WORK ITEM
In the listing below, look for "flip" and copy every line that has it.

········

**src/rtl/axi_regfile_pkg.sv**
```systemverilog
// Shared types and helpers for the AXI4-Lite register file.
package axi_regfile_pkg;

  localparam logic [1:0] RESP_OKAY   = 2'b00;
  localparam logic [1:0] RESP_SLVERR = 2'b10;

  typedef enum logic {
    W_IDLE,
    W_RESP
  } wr_state_t;

  typedef enum logic {
    R_IDLE,
    R_DATA
  } rd_state_t;

  // Works on the widest supported word; callers truncate to DATA_W.
  function automatic logic [63:0] strb_merge(
    input logic [63:0] old_v,
    input logic [63:0] new_v,
    input logic [7:0]  strb
  );
    logic [63:0] res;
    for (int b = 0; b < 8; b++) begin
      res[b*8 +: 8] = strb[b] ? new_v[b*8 +: 8] : old_v[b*8 +: 8];
    end
    return res;
  endfunction

endpackage

```
**src/rtl/axi_regfile_param.sv**
```systemverilog
// AXI4-Lite slave register file with byte strobes, decode errors,
// per-register read-back select and one-cycle access pulses.
module axi_regfile_param
  import axi_regfile_pkg::*;
#(
  parameter int NREG   = 16,
  parameter int DATA_W = 32,
  parameter int ADDR_W = 12,
  parameter logic [NREG-1:0] RO_MASK = '0
) (
  input  logic                   axi_aclk,
  input  logic                   axi_aresetn,
  input  logic [ADDR_W-1:0]      s_axi_awaddr,
  input  logic                   s_axi_awvalid,
  output logic                   s_axi_awready,
  input  logic [DATA_W-1:0]      s_axi_wdata,
  input  logic [DATA_W/8-1:0]    s_axi_wstrb,
  input  logic                   s_axi_wvalid,
  output logic                   s_axi_wready,
  output logic [1:0]             s_axi_bresp,
  output logic                   s_axi_bvalid,
  input  logic                   s_axi_bready,
  input  logic [ADDR_W-1:0]      s_axi_araddr,
  input  logic                   s_axi_arvalid,
  output logic                   s_axi_arready,
  output logic [DATA_W-1:0]      s_axi_rdata,
  output logic [1:0]             s_axi_rresp,
  output logic                   s_axi_rvalid,
  input  logic                   s_axi_rready,
  output logic [NREG*DATA_W-1:0] reg_out,
  input  logic [NREG*DATA_W-1:0] reg_in,
  output logic [NREG-1:0]        wr_pulse,
  output logic [NREG-1:0]        rd_pulse
);

  localparam int SB   = DATA_W / 8;
  localparam int OFFS = $clog2(SB);
  localparam int IW   = ADDR_W - OFFS;
  localparam logic [IW:0] NREG_V = (IW+1)'(NREG);

  logic [DATA_W-1:0] regs_q [NREG];

  wr_state_t         wst_q, wst_d;
  logic              aw_held_q, w_held_q;
  logic [IW-1:0]     awidx_q;
  logic [DATA_W-1:0] wdata_q;
  logic [SB-1:0]     wstrb_q;
  logic [1:0]        bresp_q;
  logic [NREG-1:0]   wr_pulse_q;

  rd_state_t         rst_q, rst_d;
  logic [DATA_W-1:0] rdata_q;
  logic [1:0]        rresp_q;
  logic [NREG-1:0]   rd_pulse_q;

  logic              aw_hs, w_hs, commit;
  logic [IW-1:0]     w_idx;
  logic              w_in;
  logic [DATA_W-1:0] wdata_c;
  logic [SB-1:0]     wstrb_c;
  logic              ar_hs;
  logic [IW-1:0]     r_idx;
  logic              r_in;
  logic [DATA_W-1:0] rd_word;
  logic [NREG-1:0]   rd_sel;
  logic              unused_addr_bits;

  assign unused_addr_bits = ^{s_axi_awaddr[OFFS-1:0],
                              s_axi_araddr[OFFS-1:0]};

  assign s_axi_awready = (wst_q == W_IDLE) && !aw_held_q;
  assign s_axi_wready  = (wst_q == W_IDLE) && !w_held_q;
  assign s_axi_bvalid  = (wst_q == W_RESP);
  assign s_axi_bresp   = bresp_q;
  assign wr_pulse      = wr_pulse_q;

  assign aw_hs = s_axi_awvalid && s_axi_awready;
  assign w_hs  = s_axi_wvalid && s_axi_wready;

  // Held beats take priority; a fresh handshake fills the missing half.
  assign w_idx   = aw_held_q ? awidx_q : s_axi_awaddr[ADDR_W-1:OFFS];
  assign wdata_c = w_held_q ? wdata_q : s_axi_wdata;
  assign wstrb_c = w_held_q ? wstrb_q : s_axi_wstrb;
  assign w_in    = {1'b0, w_idx} < NREG_V;
  assign commit  = (wst_q == W_IDLE) &&
                   (aw_held_q || aw_hs) && (w_held_q || w_hs);

  always_comb begin
    wst_d = wst_q;
    unique case (wst_q)
      W_IDLE: if (commit) wst_d = W_RESP;
      W_RESP: if (s_axi_bready) wst_d = W_IDLE;
      default: wst_d = W_IDLE;
    endcase
  end

  always_ff @(posedge axi_aclk or negedge axi_aresetn) begin
    if (!axi_aresetn) begin
      wst_q      <= W_IDLE;
      aw_held_q  <= 1'b0;
      w_held_q   <= 1'b0;
      awidx_q    <= '0;
      wdata_q    <= '0;
      wstrb_q    <= '0;
      bresp_q    <= RESP_OKAY;
      wr_pulse_q <= '0;
      for (int i = 0; i < NREG; i++) regs_q[i] <= '0;
    end else begin
      wst_q      <= wst_d;
      wr_pulse_q <= '0;
      if (aw_hs) begin
        aw_held_q <= 1'b1;
        awidx_q   <= s_axi_awaddr[ADDR_W-1:OFFS];
      end
      if (w_hs) begin
        w_held_q <= 1'b1;
        wdata_q  <= s_axi_wdata;
        wstrb_q  <= s_axi_wstrb;
      end
      if (commit) begin
        aw_held_q <= 1'b0;
        w_held_q  <= 1'b0;
        bresp_q   <= w_in ? RESP_OKAY : RESP_SLVERR;
        for (int i = 0; i < NREG; i++) begin
          if (w_in && w_idx == IW'(i) && !RO_MASK[i]) begin
            regs_q[i]     <= DATA_W'(strb_merge(64'(regs_q[i]),
                                                64'(wdata_c),
                                                8'(wstrb_c)));
            wr_pulse_q[i] <= 1'b1;
          end
        end
      end
    end
  end

  assign s_axi_arready = (rst_q == R_IDLE);
  assign s_axi_rvalid  = (rst_q == R_DATA);
  assign s_axi_rdata   = rdata_q;
  assign s_axi_rresp   = rresp_q;
  assign rd_pulse      = rd_pulse_q;

  assign ar_hs = s_axi_arvalid && s_axi_arready;
  assign r_idx = s_axi_araddr[ADDR_W-1:OFFS];
  assign r_in  = {1'b0, r_idx} < NREG_V;

  always_comb begin
    rd_word = '0;
    rd_sel  = '0;
    for (int i = 0; i < NREG; i++) begin
      if (r_idx == IW'(i)) begin
        rd_sel[i] = 1'b1;
        rd_word   = RO_MASK[i] ? reg_in[i*DATA_W +: DATA_W] : regs_q[i];
      end
    end
  end

  always_comb begin
    rst_d = rst_q;
    unique case (rst_q)
      R_IDLE: if (s_axi_arvalid) rst_d = R_DATA;
      R_DATA: if (s_axi_rready) rst_d = R_IDLE;
      default: rst_d = R_IDLE;
    endcase
  end

  always_ff @(posedge axi_aclk or negedge axi_aresetn) begin
    if (!axi_aresetn) begin
      rst_q      <= R_IDLE;
      rdata_q    <= '0;
      rresp_q    <= RESP_OKAY;
      rd_pulse_q <= '0;
    end else begin
      rst_q      <= rst_d;
      rd_pulse_q <= '0;
      if (ar_hs) begin
        rdata_q    <= r_in ? rd_word : '0;
        rresp_q    <= r_in ? RESP_OKAY : RESP_SLVERR;
        rd_pulse_q <= r_in ? rd_sel : '0;
      end
    end
  end

  for (genvar gi = 0; gi < NREG; gi++) begin : g_out
    assign reg_out[gi*DATA_W +: DATA_W] = regs_q[gi];
  end

endmodule
```
**config.mk**
```make
export PLATFORM = sky130hd
export DESIGN_NAME = axi_regfile_param
export DESIGN_NICKNAME = d
export VERILOG_FILES = /design/src/rtl/axi_regfile_pkg.sv /design/src/rtl/axi_regfile_param.sv
export SDC_FILE = /design/constraint.sdc
export NUM_CORES = 1
export LEC_CHECK = 0
export BUFFER_PORTS_ARGS = -buffer_cell sky130_fd_sc_hd__buf_4
export CORE_AREA = 2 2 457 459
export DETAILED_ROUTE_END_ITERATION = 6
export DIE_AREA = 0 0 459 461
export PLACE_DENSITY_LB_ADDON = 0.05
export REMOVE_ABC_BUFFERS = 1
export SYNTH_ARGS = -nofsm -noshare
export SYNTH_HDL_FRONTEND = slang
export SYNTH_SLANG_ARGS = --single-unit
```
**constraint.sdc**
```tcl
create_clock -name axi_aclk -period 7.35 [get_ports axi_aclk]
set_clock_uncertainty 0.05 [all_clocks]
set_input_delay 0 -clock axi_aclk [delete_from_list [all_inputs] [get_ports axi_aclk]]
set_output_delay 0 -clock axi_aclk [all_outputs]
set_load 0.005 [all_outputs]
```
After elaboration in Yosys (flattened, before gate mapping)
Cells that the tools add are included.
{ "totals": {"reg_bits": 630, "out_inout_bits": 585, "elab_cells": 272, "input_bits": 579} }
{ "op_classes": {"order_cmp": 2, "n_eq_ne": 30, "n_reduce_logical": 95, "mux": 67, "n_bitwise": 2} }
{ "op_table": {"columns": ["cell", "count"], "rows": [
  ["2-to-1 mux 32 bit", 18],
  ["AND reduction 3 bit", 64],
  ["== test 10 x 4 -> 1 bit (second input constant)", 16],
  ["== test 10 x 3 -> 1 bit (second input constant)", 8],
  ["2-to-1 mux 16 bit", 3],
  ["== test 10 x 2 -> 1 bit (second input constant)", 4],
  ["2-to-1 mux 1 bit", 40],
  ["logical AND 1 bit", 23],
  ["== test 10 x 1 -> 1 bit (second input constant)", 2],
  ["logical NOT 10 bit", 2],
  ["less-than comparator 10 x 5 -> 1 bit (second input constant)", 2],
  ["2-to-1 mux 10 bit", 1],
  ["2-to-1 mux 2 bit", 2],
  ["2-to-1 mux 4 bit", 1],
  ["case mux 1 bit (2 select lines)", 2],
  ["nonzero test 2 bit", 2],
  ["logical NOT 1 bit", 2],
  ["logical OR 1 bit", 2],
  ["inverter 1 bit", 2]
]} }

Longest topological paths before layout
{ "logic_depth": {"depth_word": 18, "mapped_depth": 10, "mapped_depth_nobuf": 6} }

Least setup slack after synthesis
No wires, ideal clock.
{ "synth_timing": {"path_kind": "register to register", "start": "register aw_held_q", "end": "register regs_q, in the netlist reg_out[21]", "t_required_ns": 7.170, "stages_incl_launch_ff": 9, "period_less_slack_ns": 2.476, "arrival_time_ns": 2.296, "slack_ns": 4.874, "n_path_buf": 3, "cell_sequence": "dfrtp_1 clkbuf_1 or4_4 a2111oi_4 buf_8 nand2_4 buf_2 nand2_1 o21ai_1"} }
{ "synth_via": {"elab_chain_len": 7, "elab_cells_between_ends": 11, "classes_between": "1 x order compare; 1 x mux; 9 x reduce/logical"} }
{ "synth_lines": {"columns": ["item", "line_no", "source"], "rows": [
  ["start: declaration", "axi_regfile_param.sv:44", "logic aw_held_q, w_held_q;"],
  ["start signal: assignment", "axi_regfile_param.sv:100", "aw_held_q <= 1'b0;"],
  ["start signal: assignment", "axi_regfile_param.sv:112", "aw_held_q <= 1'b1;"],
  ["start signal: assignment", "axi_regfile_param.sv:121", "aw_held_q <= 1'b0;"],
  ["branches (longest 6 deep; another with less-than comparator 10 x 5 -> 1 bit)", null, null],
  ["AND reduction 3 bit (no line) *", null, null],
  ["end signal: indexed assignment", "axi_regfile_param.sv:126", "regs_q[i] <= DATA_W'(strb_merge(64'(regs_q[i]),"],
  ["end: declaration", "axi_regfile_param.sv:41", "logic [DATA_W-1:0] regs_q [NREG];"]
]} }
Every way passes the cells marked *.
A chain may end at the register's enable or synchronous reset.

Worst setup path after layout
{ "layout_timing": {"start": "register aw_held_q", "end": "register regs_q, in the netlist reg_out[382]"} }
The elaborated chain is that of the path after synthesis.

==> results.sh <==
export IMPL_nNetsFinal=4137
export IMPL_peakVddDrop_mv=0.163
export IMPL_worst_path_max_fanout=17
export IMPL_drc=0
export IMPL_crit_type="reg2reg"
export IMPL_clk_pin_slew_worst_paths_ns=0.06
export IMPL_synth_largest_area_cell="dfrtp_1"
export IMPL_endpoint_kind="flop"
export IMPL_dp_cells=6055
export IMPL_grt_pass1_wl_um=277000
export IMPL_routedWlPerCell_um=33.5
export IMPL_routabilityCongestion=0.742
export IMPL_numCtsBuffers=95
export IMPL_setup_viol=0
export IMPL_switching_share_pct=33.6
export IMPL_grt_usage_pct=19.7
export IMPL_core_area_um2=206000
export IMPL_drive_gt1_share_pct=29.7
export IMPL_cts_root_buffer="clkbuf_16"
export IMPL_synth_main_ff_cell="dfrtp_1"
export IMPL_place_hpwl_um=151000
export IMPL_status="complete, no violations"
export IMPL_slowest_delay_ns=0.84
export IMPL_clock_latency_ns=0.73
export IMPL_critPathSlowestCell="dfrtp_1"
export IMPL_yosysWarningCount=0
export IMPL_die_h_um=461
export IMPL_critPathRequiredTime_ns=7.92
export IMPL_cts_tree="built"
export IMPL_h_tree_depth=3
export IMPL_synth_area_per_cell_um2=9.92
export IMPL_synth_edf_count=0
export IMPL_hold_ws_ns=0.0484
export IMPL_num_rows=167
export IMPL_hold_class="in2reg"
export IMPL_grt_ovfl_total=0
export IMPL_dr_first_iter_drc_count=1551
export IMPL_num_fill_cells=22900
export IMPL_vias=25500
export IMPL_yosysMostFrequentCell="nand2_1"
export IMPL_ys_seq_area_share_pct=56.0
export IMPL_vias_per_cell=4.01
export IMPL_synth_seq_cells=628
export IMPL_syn_area_um2=28000
export IMPL_syn_inst=2827
export IMPL_postRouteAntennaNets=0
export IMPL_dr_pass1_iters=5
export IMPL_fp_dieW_um=459
export IMPL_multi_input_area_um2=11600
export IMPL_stdcell_count=6354
export IMPL_slew_violations=0
export IMPL_drt_wl_total_um=213000
export IMPL_grt_pass1_vias=25900
export IMPL_hold_viol_final=0
export IMPL_rsz0062_at_grt="false"
export IMPL_grt_max_degree=128
export IMPL_setup_tns_ns=0
export IMPL_seq_area_um2=15700
export IMPL_synth_common_cells="644 x nand2_1, 628 x dfrtp_1, 504 x o21ai_0"
export IMPL_power_leakage_nw=18.2
export IMPL_synth_top_area_share_pct=56.0
export IMPL_powerDensity_nw_per_um2=269
export IMPL_cp_cell_sequence="nand3_1 > a2111oi_4 > buf_4 > nand2_1 > o21ai_0"
export IMPL_timing_final_crit_share_pct=50.4
export IMPL_antenna_found_initial=35
export IMPL_syn2layout_area_growth_pct=44.8
export IMPL_cts_sinks=628
export IMPL_dieArea_um2=212000
export IMPL_io_pins=1164
export IMPL_clkPwrFrac_pct=43.6
export IMPL_tightest_slew_ns=1.22
export IMPL_post_route_min_period_ns=3.71
export IMPL_worstSetupStartpointType="flop"
export IMPL_clock_fmax_ghz=0.270
export IMPL_cts_setup_buffers=0
export IMPL_seqPwrFrac_pct=36.3
export IMPL_initial_core_util_pct=13.6
export IMPL_arrival_ns=4.27
export IMPL_drv_cap=0
export IMPL_cts_max_path_buffers=3
export IMPL_p_switching_mw=3.66
export IMPL_io_buffers=645
export IMPL_post_synth_main_area_contributors="dfrtp_1 56%, o21ai_0 9.0%, nand2_1 8.6%"
export IMPL_comb_power_share_pct=20.1
export IMPL_async_flop_share_pct=100
export IMPL_relSlewSlack_pct=18.4
export IMPL_intPower_mw=7.25
export IMPL_ys_types=67
power by group through the flow:
| stage | clock network, mW | registers (mW) | logic (mW) |
|---|---|---|---|
| 2_1_floorplan | 0 | 3.95 | 0.755 |
| 3_3_place_gp | 0 | 4.03 | 2.18 |
| 3_5_place_dp | 0 | 4.03 | 2.18 |
| 4_1_cts | 4.93 | 3.97 | 2.28 |
| 5_1_grt | 5.06 | 4.00 | 2.38 |
| 6_report | 4.76 | 3.96 | 2.20 |
path summary, 6_finish.rpt:
path / startpoint / to / slack (ns) / depth (start not counted)
min: s_axi_araddr[5] / s_axi_rdata[18] / 0.05 / 4
min in group asynchronous: axi_aresetn / s_axi_rdata[20] / 0.44 / 4
min reg2reg: s_axi_rdata[24] / s_axi_rdata[24] / 0.44 / 2
max reg2reg: aw_held_q / reg_out[382] / 3.64 / 5
max: aw_held_q / reg_out[382] / 3.64 / 5
max in group asynchronous: axi_aresetn / reg_out[317] / 5.31 / 5
per-layer routing:
| metal | up-vias | part of all wire, % | wire [um] | GRT usage, % |
|---|---|---|---|---|
| met5 | - | 0.030 | 64 | 0 |
| met4 | 12 | 1.4 | 2940 | 3.52 |
| met3 | 138 | 8.1 | 17300 | 6.45 |
| met2 | 814 | 43 | 91100 | 29.5 |
| met1 | 13000 | 48 | 102000 | 27.7 |
| li1 | 11500 | - | - | - |
state kept, by name, indices dropped and copies added, names as in the netlist:
signal,flops
s_axi_rvalid,1
wstrb_q,4
wr_pulse,16
s_axi_rresp,1
s_axi_bresp,1
s_axi_rdata,32
aw_held_q,1
w_held_q,1
reg_out,512
s_axi_bvalid,1
awidx_q,10
wdata_q,32
rd_pulse,16
metrics by stage:
step	power, mW	util [%]	worst slack [ns]	instance area, um^2
3_5_place_dp	6.20	17.6	3.34	36300
2_1_floorplan	4.71	-	3.32	27100
3_3_place_gp	6.20	17.6	3.35	36300
4_1_cts	11.2	19.7	3.49	40600
6_report	10.9	19.7	3.64	40600
5_1_grt	11.4	19.7	3.30	40600
what timing repair did:
action	CTS	global route
resized for setup	0	0
endpoints found under the hold margin	1106	0
hold buffers	110	0
critical path: cells and delay by family (launching register included):
kind	cells	cell delay [ns]
flip-flops	1	0.84
AND/OR/NAND/NOR	2	1.29
buffers and inverters	1	0.51
AO/OA/AOI/OAI	2	0.84
area by class of cell:
type | count | share of cell area [%]
antenna | 15 | 0.0924
clock buffer | 152 | 7.25
sequential | 628 | 38.7
inverter | 10 | 0.0955
tap | 2704 | 8.33
clock inverter | 22 | 0.518
timing repair buffer | 838 | 16.5
multi-input combinational | 1985 | 28.5
logic make-up (layout without fill, tap and decap cells):
logic type / after synthesis / count (layout) / share of synthesized area, %
AND/OR/NAND/NOR: 906 / 906 / 13.7
multiplexers: 188 / 188 / 8.31
flip-flops: 628 / 628 / 56.0
other: 1 / 17 / 0.0134
buffers and inverters: 215 / 1022 / 3.62
AO/OA/AOI/OAI: 889 / 889 / 18.3
layout by cell type, fill, tap and decap left out, types with 8 or more instances in the layout:
cell type	netlist	routed
buf_4	2	717
nand2_1	644	643
dfrtp_1	628	627
o21ai_0	504	504
nor2_1	128	118
dlygate4sd3_1	0	109
o21ai_1	108	108
clkbuf_16	0	98
mux2_2	78	78
a21oi_1	62	60
mux2i_1	82	59
o22ai_1	31	31
clkbuf_8	0	29
mux4_2	28	28
nand2_4	26	26
clkbuf_1	140	25
a22oi_1	23	23
mux2i_2	0	22
o221ai_1	21	21
nor3_1	22	19
nor2b_1	20	16
a211oi_1	16	16
diode_2	0	15
clkinv_2	0	15
o211ai_1	13	13
a221oi_1	12	12
nand3_1	12	11
a31oi_1	11	10
o31ai_1	10	10
a22o_1	10	10
nand2b_1	13	9
nand4_1	8	8
inv_1	9	8
o32ai_1	8	8
(Power assumes the default switching activity.)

········

COMPLETED TASK
flip-flops	1	0.84
flip-flops: 628 / 628 / 56.0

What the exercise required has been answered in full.